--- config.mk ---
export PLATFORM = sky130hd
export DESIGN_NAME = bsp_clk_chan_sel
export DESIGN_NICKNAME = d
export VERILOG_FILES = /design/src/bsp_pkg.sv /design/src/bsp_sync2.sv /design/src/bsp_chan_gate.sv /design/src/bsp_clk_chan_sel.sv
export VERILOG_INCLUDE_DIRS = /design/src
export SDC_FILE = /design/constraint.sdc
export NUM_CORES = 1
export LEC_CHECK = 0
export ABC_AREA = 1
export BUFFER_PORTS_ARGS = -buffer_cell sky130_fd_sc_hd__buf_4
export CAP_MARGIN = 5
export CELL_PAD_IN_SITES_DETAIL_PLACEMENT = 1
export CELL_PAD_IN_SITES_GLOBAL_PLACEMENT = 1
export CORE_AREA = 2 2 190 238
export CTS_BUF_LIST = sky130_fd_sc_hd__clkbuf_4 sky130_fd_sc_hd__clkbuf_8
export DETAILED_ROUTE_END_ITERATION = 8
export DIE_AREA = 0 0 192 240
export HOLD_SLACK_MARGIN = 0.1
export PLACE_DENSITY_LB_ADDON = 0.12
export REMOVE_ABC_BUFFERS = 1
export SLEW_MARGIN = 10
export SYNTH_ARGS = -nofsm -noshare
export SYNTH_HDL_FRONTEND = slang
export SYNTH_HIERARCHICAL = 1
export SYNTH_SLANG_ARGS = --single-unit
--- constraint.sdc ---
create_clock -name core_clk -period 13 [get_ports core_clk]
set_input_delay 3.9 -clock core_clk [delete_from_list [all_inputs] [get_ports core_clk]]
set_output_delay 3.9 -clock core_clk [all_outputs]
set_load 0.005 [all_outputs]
____________
→ THE PROBLEM:
Render every record verbatim. Nothing should be left out.

→ PROBLEM SOLUTION:
--- config.mk ---
export PLATFORM = sky130hd
export DESIGN_NAME = bsp_clk_chan_sel
export DESIGN_NICKNAME = d
export VERILOG_FILES = /design/src/bsp_pkg.sv /design/src/bsp_sync2.sv /design/src/bsp_chan_gate.sv /design/src/bsp_clk_chan_sel.sv
export VERILOG_INCLUDE_DIRS = /design/src
export SDC_FILE = /design/constraint.sdc
export NUM_CORES = 1
export LEC_CHECK = 0
export ABC_AREA = 1
export BUFFER_PORTS_ARGS = -buffer_cell sky130_fd_sc_hd__buf_4
export CAP_MARGIN = 5
export CELL_PAD_IN_SITES_DETAIL_PLACEMENT = 1
export CELL_PAD_IN_SITES_GLOBAL_PLACEMENT = 1
export CORE_AREA = 2 2 190 238
export CTS_BUF_LIST = sky130_fd_sc_hd__clkbuf_4 sky130_fd_sc_hd__clkbuf_8
export DETAILED_ROUTE_END_ITERATION = 8
export DIE_AREA = 0 0 192 240
export HOLD_SLACK_MARGIN = 0.1
export PLACE_DENSITY_LB_ADDON = 0.12
export REMOVE_ABC_BUFFERS = 1
export SLEW_MARGIN = 10
export SYNTH_ARGS = -nofsm -noshare
export SYNTH_HDL_FRONTEND = slang
export SYNTH_HIERARCHICAL = 1
export SYNTH_SLANG_ARGS = --single-unit
--- constraint.sdc ---
create_clock -name core_clk -period 13 [get_ports core_clk]
set_input_delay 3.9 -clock core_clk [delete_from_list [all_inputs] [get_ports core_clk]]
set_output_delay 3.9 -clock core_clk [all_outputs]
set_load 0.005 [all_outputs]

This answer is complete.